Anyone who was researching the origins of SARS-CoV-2 early last year cannot fail to remember the furore when Scientists in India published the paper, Uncanny similarity of unique inserts in the 2019-nCoV spike protein to HIV-1 gp120 and Gag.
They had discovered the SARS-CoV-2 Spike Protein was almost identical to the original SARS Spike Protein except for four new inserted gene fragments which matched genes from HIV-1. Shortly after that it was found that the SARS-CoV-2 Spike Protein has a furin cleavage site which the original SARS virus did not.
This can only mean one thing. As the rest of the Spike Protein Genome is the same as SARS, those four new gene fragments have to be that new furin cleavage site.

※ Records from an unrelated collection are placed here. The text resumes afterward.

===== src/core/fps_pkg.sv =====
// package of constants and types for the flyback pwm sequencer
// Notes on behaviour
// start-up source turns on with line present, off at supply start level.
// first arrival at start level only refills; switching begins at the next.
// refill below refill level unless line is absent or thermal trip.
// reduced start-up current while supply is below the short level.
// supply stop level turns controller off and clears the overload timer.
// nominal switching frequency is a build option, 65 or 100 kHz.
// gate drive forced low once on-time reaches 80 percent of period.
// triangle jitter of about six percent at 125 Hz, also in foldback.
// peak comparator ignored for 250 ns after turn-on, then ends pulse.
// limit comparator caps peak setpoint at maximum sense level.
// soft-start ramps setpoint from zero in fifteen equal steps.
// during soft-start the first of the two comparators ends the pulse.
// soft-start ignores low latch threshold and doubles latch bias current.
// winding short level stops switching at once and enters protection.
// overload timer runs while setpoint sits on the clamp; expiry protects.
// auto-recovery restarts after retry wait; latched waits for supply reset.
// latch input high or low threshold latches off until supply reset.
// skip: stop pulses below skip entry, resume above skip exit.
// foldback lowers frequency progressively down to lowest frequency.
// overload timer not started when max duty ended the pulse.
// foldback disabled while running at maximum duty.
// latch input spikes shorter than filter windows are blanked.
// all comparator results pass two flip-flops before use.
package fps_pkg;
    localparam int unsigned CLK_HZ          = 40_000_000;
    localparam int unsigned CLK_NS          = 25;
    localparam int unsigned FSW_NOM_65_HZ   = 65_000;
    localparam int unsigned FSW_NOM_100_HZ  = 100_000;
    localparam int unsigned FSW_MIN_HZ      = 27_000;
    localparam int unsigned MAX_DUTY_PCT    = 80;
    localparam int unsigned JITTER_PCT      = 6;
    localparam int unsigned JITTER_HZ       = 125;
    localparam int unsigned BLANK_NS        = 250;
    localparam int unsigned BLANK_CYC       = (BLANK_NS + CLK_NS - 1) / CLK_NS;
    localparam int unsigned SS_STEPS        = 15;
    localparam int unsigned SS_TIME_US      = 4000;
    localparam int unsigned SS_STEP_CYC     =
        (SS_TIME_US * (CLK_HZ / 1_000_000)) / SS_STEPS;
    localparam int unsigned FAULT_TIME_US   = 128_000;
    localparam int unsigned FAULT_CYC       =
        FAULT_TIME_US * (CLK_HZ / 1_000_000);
    localparam int unsigned RETRY_TIME_US   = 1_000_000;
    localparam int unsigned RETRY_CYC       =
        RETRY_TIME_US * (CLK_HZ / 1_000_000);
    localparam int unsigned LATCH_HI_US     = 50;
    localparam int unsigned LATCH_HI_CYC    =
        LATCH_HI_US * (CLK_HZ / 1_000_000);
    localparam int unsigned LATCH_LO_US     = 350;
    localparam int unsigned LATCH_LO_CYC    =
        LATCH_LO_US * (CLK_HZ / 1_000_000);
    localparam int unsigned FOLD_STEPS      = 16;
    localparam logic [3:0]  SS_LEVEL_RST    = 4'h0;

    // comparator results from the analog front end
    typedef struct packed {
        logic line_present;   // line_sense_input above line_present_level
        logic sup_start;      // supply at or above start level
        logic sup_refill;     // supply at or below refill level
        logic sup_short;      // supply below short level
        logic sup_stop;       // supply at or below stop level
        logic peak_trip;      // sense ramp above regulation_input / 5
        logic limit_trip;     // sense ramp above peak_limit_setpoint
        logic ss_trip;        // sense ramp above soft-start staircase
        logic short_trip;     // sense at winding_short_level
        logic skip_below;     // regulation_input below skip_entry_level
        logic skip_above;     // regulation_input above skip_exit_level
        logic fold_below;     // regulation_input below foldback_entry_level
        logic latch_hi;       // latch input above high threshold
        logic latch_lo;       // latch input below low threshold
        logic thermal_trip;
    } fps_cmp_t;

    typedef enum logic [2:0] {
        FPS_OFF     = 3'b000,
        FPS_CHARGE1 = 3'b001,
        FPS_REFILL  = 3'b010,
        FPS_RUN     = 3'b011,
        FPS_PROT    = 3'b100,
        FPS_RETRY   = 3'b101,
        FPS_LATCHED = 3'b110
    } fps_state_t;
endpackage : fps_pkg


===== src/core/fps_filter.sv =====
// blanking filter: output rises only after input holds high for len cycles, falls at the first low sample
`timescale 1ns/1ps
`default_nettype none
module fps_filter #(
    parameter int unsigned LEN = 16
) (
    input  wire logic sys_clk_i,
    input  wire logic rst_i,
    input  wire logic in_i,
    output logic      hit_o
);
    logic [31:0] cnt_q;

    always_ff @(posedge sys_clk_i) begin
        if (rst_i || !in_i) begin
            cnt_q <= 32'h0;
            hit_o <= 1'b0;
        end else if (cnt_q >= LEN - 1) begin
            hit_o <= 1'b1;
        end else begin
            cnt_q <= cnt_q + 32'h1;
        end
    end
endmodule : fps_filter
`default_nettype wire


===== src/core/fps_seq.sv =====
// flyback pwm sequencer: start-up, oscillator, pwm, soft-start, protection
`timescale 1ns/1ps
`default_nettype none
module fps_seq
    import fps_pkg::*;
#(
    parameter int unsigned FSW_HZ    = fps_pkg::FSW_NOM_65_HZ,
    parameter bit          AUTO_REC  = 1'b0,
    parameter int unsigned FAULT_N   = fps_pkg::FAULT_CYC,
    parameter int unsigned RETRY_N   = fps_pkg::RETRY_CYC,
    parameter int unsigned SS_STEP_N = fps_pkg::SS_STEP_CYC,
    parameter int unsigned LHI_N     = fps_pkg::LATCH_HI_CYC,
    parameter int unsigned LLO_N     = fps_pkg::LATCH_LO_CYC
) (
    input  wire logic             sys_clk_i,
    input  wire logic             rst_i,
    input  wire fps_pkg::fps_cmp_t cmp_i,
    output logic                  gate_drive_out_o,
    output logic                  startup_src_on_o,
    output logic                  startup_src_low_o,
    output logic                  latch_bias_dbl_o,
    output logic [3:0]            ss_level_o,
    output logic                  skip_active_o,
    output logic                  fault_o,
    output logic                  latched_off_o
);
    import fps_pkg::*;

    localparam int unsigned PER_NOM = CLK_HZ / FSW_HZ;
    localparam int unsigned PER_MAX = CLK_HZ / FSW_MIN_HZ;
    localparam int unsigned JIT_DEV = PER_NOM * JITTER_PCT / 100;
    localparam int unsigned JIT_HALF = CLK_HZ / (2 * JITTER_HZ);
    localparam int unsigned JIT_STEP_N = JIT_HALF / (2 * JIT_DEV + 1);
    localparam int unsigned FOLD_INC = (PER_MAX - PER_NOM) / FOLD_STEPS;
    localparam int unsigned FOLD_DWELL = 4;

    fps_cmp_t   c;
    fps_state_t st_q;
    logic       lhi_f;
    logic       llo_f;

    fps_sync #(.W($bits(fps_cmp_t))) u_sync (
        .sys_clk_i (sys_clk_i),
        .rst_i     (rst_i),
        .async_i   (cmp_i),
        .sync_o    (c)
    );

    fps_filter #(.LEN(LHI_N)) u_fhi (
        .sys_clk_i (sys_clk_i),
        .rst_i     (rst_i),
        .in_i      (c.latch_hi),
        .hit_o     (lhi_f)
    );

    fps_filter #(.LEN(LLO_N)) u_flo (
        .sys_clk_i (sys_clk_i),
        .rst_i     (rst_i),
        .in_i      (c.latch_lo),
        .hit_o     (llo_f)
    );

    // ---- start-up current source
    logic src_q;
    always_ff @(posedge sys_clk_i) begin
        if (rst_i) begin
            src_q <= 1'b0;
        end else if (c.thermal_trip || !c.line_present) begin
            src_q <= 1'b0;
        end else if (c.sup_start) begin
            src_q <= 1'b0;
        end else if (st_q == FPS_OFF || c.sup_refill) begin
            src_q <= 1'b1;
        end
    end
    assign startup_src_on_o  = src_q;
    assign startup_src_low_o = c.sup_short;

    // ---- soft-start staircase
    logic [3:0]  ss_q;
    logic [31:0] ss_cnt_q;
    logic        in_ss;
    assign in_ss = (st_q == FPS_RUN) && (ss_q < 4'(SS_STEPS));
    always_ff @(posedge sys_clk_i) begin
        if (rst_i || st_q != FPS_RUN) begin
            ss_q     <= SS_LEVEL_RST;
            ss_cnt_q <= 32'h0;
        end else if (in_ss) begin
            if (ss_cnt_q >= SS_STEP_N - 1) begin
                ss_cnt_q <= 32'h0;
                ss_q     <= ss_q + 4'h1;
            end else begin
                ss_cnt_q <= ss_cnt_q + 32'h1;
            end
        end
    end
    assign ss_level_o       = ss_q;
    assign latch_bias_dbl_o = in_ss;

    // ---- skip mode with hysteresis
    logic skip_q;
    always_ff @(posedge sys_clk_i) begin
        if (rst_i) begin
            skip_q <= 1'b0;
        end else if (c.skip_below) begin
            skip_q <= 1'b1;
        end else if (c.skip_above) begin
            skip_q <= 1'b0;
        end
    end
    assign skip_active_o = skip_q;

    // ---- jitter: triangle offset on period
    logic [15:0] jit_q;
    logic        jit_up_q;
    logic [31:0] jit_cnt_q;
    always_ff @(posedge sys_clk_i) begin
        if (rst_i) begin
            jit_q     <= 16'h0;
            jit_up_q  <= 1'b1;
            jit_cnt_q <= 32'h0;
        end else if (jit_cnt_q >= JIT_STEP_N - 1) begin
            jit_cnt_q <= 32'h0;
            if (jit_up_q) begin
                if (jit_q >= 16'(2 * JIT_DEV)) jit_up_q <= 1'b0;
                else jit_q <= jit_q + 16'h1;
            end else begin
                if (jit_q == 16'h0) jit_up_q <= 1'b1;
                else jit_q <= jit_q - 16'h1;
            end
        end else begin
            jit_cnt_q <= jit_cnt_q + 32'h1;
        end
    end

    // ---- frequency foldback: extra period added step by step
    logic [4:0]  fold_q;
    logic [3:0]  fold_dw_q;
    logic        at_max_duty_q;
    logic        cyc_end;
    always_ff @(posedge sys_clk_i) begin
        if (rst_i) begin
            fold_q    <= 5'h0;
            fold_dw_q <= 4'h0;
        end else if (cyc_end) begin
            if (fold_dw_q >= 4'(FOLD_DWELL - 1)) begin
                fold_dw_q <= 4'h0;
                if (c.fold_below && !at_max_duty_q
                    && fold_q < 5'(FOLD_STEPS))
                    fold_q <= fold_q + 5'h1;
                else if ((!c.fold_below || at_max_duty_q) && fold_q != 5'h0)
                    fold_q <= fold_q - 5'h1;
            end else begin
                fold_dw_q <= fold_dw_q + 4'h1;
            end
        end
    end

    // ---- oscillator and pwm
    logic [15:0] per;
    logic [15:0] ton_max;
    logic [15:0] ph_q;
    logic        drv_q;
    logic        run_ok;
    logic        end_peak;
    logic        latch_hit;
    logic        flt_exp;
    assign per = 16'(PER_NOM - JIT_DEV) + jit_q
               + 16'(FOLD_INC) * {11'h0, fold_q};
    assign ton_max = 16'((32'(per) * MAX_DUTY_PCT) / 100);
    assign cyc_end = (ph_q >= per - 16'h1);
    // gate drops at the same edge that the state leaves run
    assign run_ok  = (st_q == FPS_RUN) && !skip_q && !c.short_trip
                   && !latch_hit && !flt_exp
                   && !c.sup_stop && !c.thermal_trip;
    // peak end after blanking; soft-start and feedback comparators are or'ed
    assign end_peak = (ph_q >= 16'(BLANK_CYC))
        && (c.peak_trip || c.limit_trip
            || (in_ss && c.ss_trip));

    always_ff @(posedge sys_clk_i) begin
        if (rst_i) begin
            ph_q <= 16'h0;
        end else if (cyc_end) begin
            ph_q <= 16'h0;
        end else begin
            ph_q <= ph_q + 16'h1;
        end
    end

    always_ff @(posedge sys_clk_i) begin
        if (rst_i) begin
            drv_q         <= 1'b0;
            at_max_duty_q <= 1'b0;
        end else if (!run_ok) begin
            drv_q <= 1'b0;
        end else if (cyc_end) begin
            drv_q <= 1'b1;
        end else if (drv_q && ph_q >= ton_max - 16'h1) begin
            drv_q         <= 1'b0;
            at_max_duty_q <= 1'b1;
        end else if (drv_q && end_peak) begin
            drv_q         <= 1'b0;
            at_max_duty_q <= 1'b0;
        end
    end
    assign gate_drive_out_o = drv_q;

    // ---- overload timer
    logic [31:0] flt_cnt_q;
    logic        ovl_q;
    logic        flt_run;
    // setpoint on the clamp: last pulse was ended by the limit comparator
    always_ff @(posedge sys_clk_i) begin
        if (rst_i || st_q != FPS_RUN) begin
            ovl_q <= 1'b0;
        end else if (drv_q && ph_q >= ton_max - 16'h1) begin
            ovl_q <= 1'b0;
        end else if (drv_q && end_peak) begin
            ovl_q <= c.limit_trip;
        end
    end
    assign flt_run = (st_q == FPS_RUN) && !in_ss && ovl_q;
    assign flt_exp = flt_cnt_q >= FAULT_N - 1;
    always_ff @(posedge sys_clk_i) begin
        if (rst_i || c.sup_stop || !flt_run) begin
            flt_cnt_q <= 32'h0;
        end else if (!flt_exp) begin
            flt_cnt_q <= flt_cnt_q + 32'h1;
        end
    end

    // ---- controller state
    logic [31:0] rty_cnt_q;
    assign latch_hit = lhi_f || (llo_f && !in_ss);
    always_ff @(posedge sys_clk_i) begin
        if (rst_i) begin
            st_q      <= FPS_OFF;
            rty_cnt_q <= 32'h0;
        end else if (c.sup_stop) begin
            st_q <= FPS_OFF;
        end else if (c.thermal_trip && st_q != FPS_LATCHED) begin
            st_q <= FPS_OFF;
        end else begin
            unique case (st_q)
                FPS_OFF:
                    if (c.sup_start) st_q <= FPS_CHARGE1;
                FPS_CHARGE1:
                    if (c.sup_refill) st_q <= FPS_REFILL;
                FPS_REFILL:
                    if (c.sup_start) st_q <= FPS_RUN;
                FPS_RUN:
                    if (latch_hit) st_q <= FPS_LATCHED;
                    else if (c.short_trip || flt_exp) begin
                        st_q <= AUTO_REC ? FPS_RETRY : FPS_LATCHED;
                        rty_cnt_q <= 32'h0;
                    end
                FPS_RETRY:
                    if (latch_hit) st_q <= FPS_LATCHED;
                    else if (rty_cnt_q >= RETRY_N - 1) st_q <= FPS_REFILL;
                    else rty_cnt_q <= rty_cnt_q + 32'h1;
                FPS_LATCHED:
                    st_q <= FPS_LATCHED;
                default:
                    st_q <= FPS_OFF;
            endcase
        end
    end
    assign fault_o       = (st_q == FPS_RETRY) || (st_q == FPS_LATCHED);
    assign latched_off_o = (st_q == FPS_LATCHED);
endmodule : fps_seq
`default_nettype wire


===== src/core/fps_sync.sv =====
// two flip-flop synchroniser for a bus of comparator levels
`timescale 1ns/1ps
`default_nettype none
module fps_sync #(
    parameter int unsigned W = 1
) (
    input  wire logic         sys_clk_i,
    input  wire logic         rst_i,
    input  wire logic [W-1:0] async_i,
    output logic      [W-1:0] sync_o
);
    logic [W-1:0] meta_q;

    always_ff @(posedge sys_clk_i) begin
        if (rst_i) begin
            meta_q <= '0;
            sync_o <= '0;
        end else begin
            meta_q <= async_i;
            sync_o <= meta_q;
        end
    end
endmodule : fps_sync
`default_nettype wire


===== config.mk =====
export PLATFORM = sky130hd
export DESIGN_NAME = fps_seq
export DESIGN_NICKNAME = d
export VERILOG_FILES = /design/src/core/fps_pkg.sv /design/src/core/fps_filter.sv /design/src/core/fps_seq.sv /design/src/core/fps_sync.sv
export SDC_FILE = /design/constraint.sdc
export NUM_CORES = 1
export LEC_CHECK = 0
export ABC_AREA = 1
export BUFFER_PORTS_ARGS = -buffer_cell sky130_fd_sc_hd__buf_2
export CAP_MARGIN = 20
export CELL_PAD_IN_SITES_DETAIL_PLACEMENT = 1
export CELL_PAD_IN_SITES_GLOBAL_PLACEMENT = 1
export CORE_ASPECT_RATIO = 1.1
export CORE_MARGIN = 2
export CORE_UTILIZATION = 38
export CTS_CLUSTER_DIAMETER = 150
export DETAILED_ROUTE_END_ITERATION = 7
export GPL_TIMING_DRIVEN = 1
export MAX_ROUTING_LAYER = met4
export PLACE_DENSITY = 0.7
export SLEW_MARGIN = 30
export SYNTH_ARGS = -nofsm -noshare
export SYNTH_HDL_FRONTEND = slang
export SYNTH_SLANG_ARGS = --single-unit

===== constraint.sdc =====
create_clock -name sys_clk_i -period 17.2 [get_ports sys_clk_i]
set_input_delay 3.44 -clock sys_clk_i [delete_from_list [all_inputs] [get_ports sys_clk_i]]
set_output_delay 3.44 -clock sys_clk_i [all_outputs]
set_load 0.02 [all_outputs]

* Word level (Yosys, flattened, before mapping)
Index checks and enable logic that the tools add are counted. Widths: inputs -> output; s select.
Operators by class: magnitude comparators 13, bitwise gates (word level) 4, mux-type cells 29, equality and inequality tests 18, reduce and logical (&&, ||, !) cells 64, add/subtract/negate cells 17, multipliers 2, div/mod/pow operators 1
Operator list (count):
- $add 32x1->32 const B | 6
- $mux 32 | 5
- $ge 32x14->1 const B | 2
- $pmux 32 s2 | 1
- $mux 16 | 3
- $sub 16x1->16 const B | 3
- $add 16x1->16 const B | 2
- $div 23x7->32 const B | 1
- $ge 16x16->1 | 2
- $ge 32x11->1 const B | 1
- $ge 32x12->1 const B | 1
- $ge 32x23->1 const B | 1
- $ge 32x26->1 const B | 1
- $mux 3 | 7
- $mul 16x3->19 const B | 1
- $logic_and 1x1->1 | 18
- $pmux 3 s6 | 1
- $add 10x16->16 const A | 1
- $add 16x11->16 | 1
- $ge 16x4->1 const B | 1
- $ge 16x7->1 const B | 1
- $logic_not 16->1 | 1
- $logic_not 1->1 | 13
- $logic_or 1x1->1 | 13
- 28 further kinds | 61
Word-level totals: output and inout port bits 11, register bits 278, logic and storage cells 170, bits of input ports 17

* Longest topological paths before layout
depth after elaboration 12, mapped depth 143, depth with buffers taken out 142

* Cells and area by module
A second synthesis with hierarchy kept.
Second synthesis, totals: cells, all modules 2690, area total of the unflattened synthesis 18326.3 sq um
Modules (own cells, without submodules):
- fps_seq | cells an instance 2176, area each 14462.6 sq um, sequential area each 3643.5 sq um, times used 1
- fps_filter at u_flo | cells an instance 233, area each 1646.6 sq um, sequential area each 660.6 sq um, times used 1
- fps_filter at u_fhi | cells an instance 188, area each 1357.6 sq um, sequential area each 660.6 sq um, times used 1
- fps_sync | cells an instance 93, area each 859.6 sq um, sequential area each 600.6 sq um, times used 1

* Least setup slack after synthesis
No wires, ideal clock.
kind reg2reg, start point register fold_q[3], end point register at_max_duty_q, buffers on the path 1, setup slack 2210 ps, data arrival time 14874 ps, clock period less this slack 14990 ps, required time 17084 ps, setup time 116 ps, stages on the path, launching flop included 126, path through dfxtp_1 inv_1 ha_1 inv_1 fa_1 ha_1 ha_1 a31o_2 a21oi_1 o21ai_0 a21oi_1 o21bai_1 xor2_1 ha_1 ha_1 nand2_1 inv_1 nand3_1 [90 not listed] ha_1 a21boi_0 o21a_1 o21a_1 o21a_1 o21a_1 o21a_1 o21ai_0 nand2_1 a21oi_1 nor2_1 a211oi_1 o221ai_1 nand2_1 a21oi_1 inv_1 nor4_1 o211a_1
Between the ends: cells in the longest elaborated chain, start to end 9, elaborated cells on any way between the ends 13, classes of those cells 3 x add/sub; 2 x mul; 1 x div; 2 x order compare; 1 x mux; 1 x bitwise; 3 x reduce/logical
Ends and longest elaborated chain:
- start: declaration | RTL line fps_seq.sv:137 | logic [4:0] fold_q;
- start signal: assignment | RTL line fps_seq.sv:150 | fold_q <= fold_q + 5'h1;
- start signal: assignment | RTL line fps_seq.sv:152 | fold_q <= fold_q - 5'h1;
- $mul 5x5->10 (*) | RTL line fps_seq.sv:169 | + 16'(FOLD_INC) * {11'h0, fold_q};
- $add 16x11->16 (*) | RTL line fps_seq.sv:169
- $mul 16x3->19 | RTL line fps_seq.sv:170 | assign ton_max = 16'((32'(per) * MAX_DUTY_PCT) / 100);
- $div 23x7->32 | RTL line fps_seq.sv:170
- $sub 16x1->16 | RTL line fps_seq.sv:199 | end else if (drv_q && ph_q >= ton_max - 16'h1) begin
- $ge 16x16->1 | RTL line fps_seq.sv:199
- $logic_and 1x1->1 | RTL line fps_seq.sv:199
- $reduce_bool 2->1 (no line)
- $reduce_and 3->1 (no line)
- end signal: assignment | RTL line fps_seq.sv:194 | at_max_duty_q <= 1'b0;
- end signal: assignment | RTL line fps_seq.sv:201 | at_max_duty_q <= 1'b1;
- end signal: assignment | RTL line fps_seq.sv:204 | at_max_duty_q <= 1'b0;
- end: declaration | RTL line fps_seq.sv:139 | logic at_max_duty_q;
Every way passes the cells marked *; elsewhere a longest branch is shown, timed or not. A chain may end at the register's enable or synchronous reset.

* Worst setup path in the final report
Same ends and word-level chain as after synthesis.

It cannot mean anything else and in fact in the Indian research paper they said the four new inserts appear to be unconnected until you look at the genome modelled in 3D. Then you see it wraps around and those 4 gene fragments combine to create the receptor binding site.
So what can we learn from that?
- We now know 4 new gene fragments create the furin cleavage site which massively improves the virus ability to bind to the host cell.
- We know no other betacoronavirus has a furin cleavage site.
- We know the four new gene fragments matched HIV-1.
- We know HIV-1 has a furin cleavage site.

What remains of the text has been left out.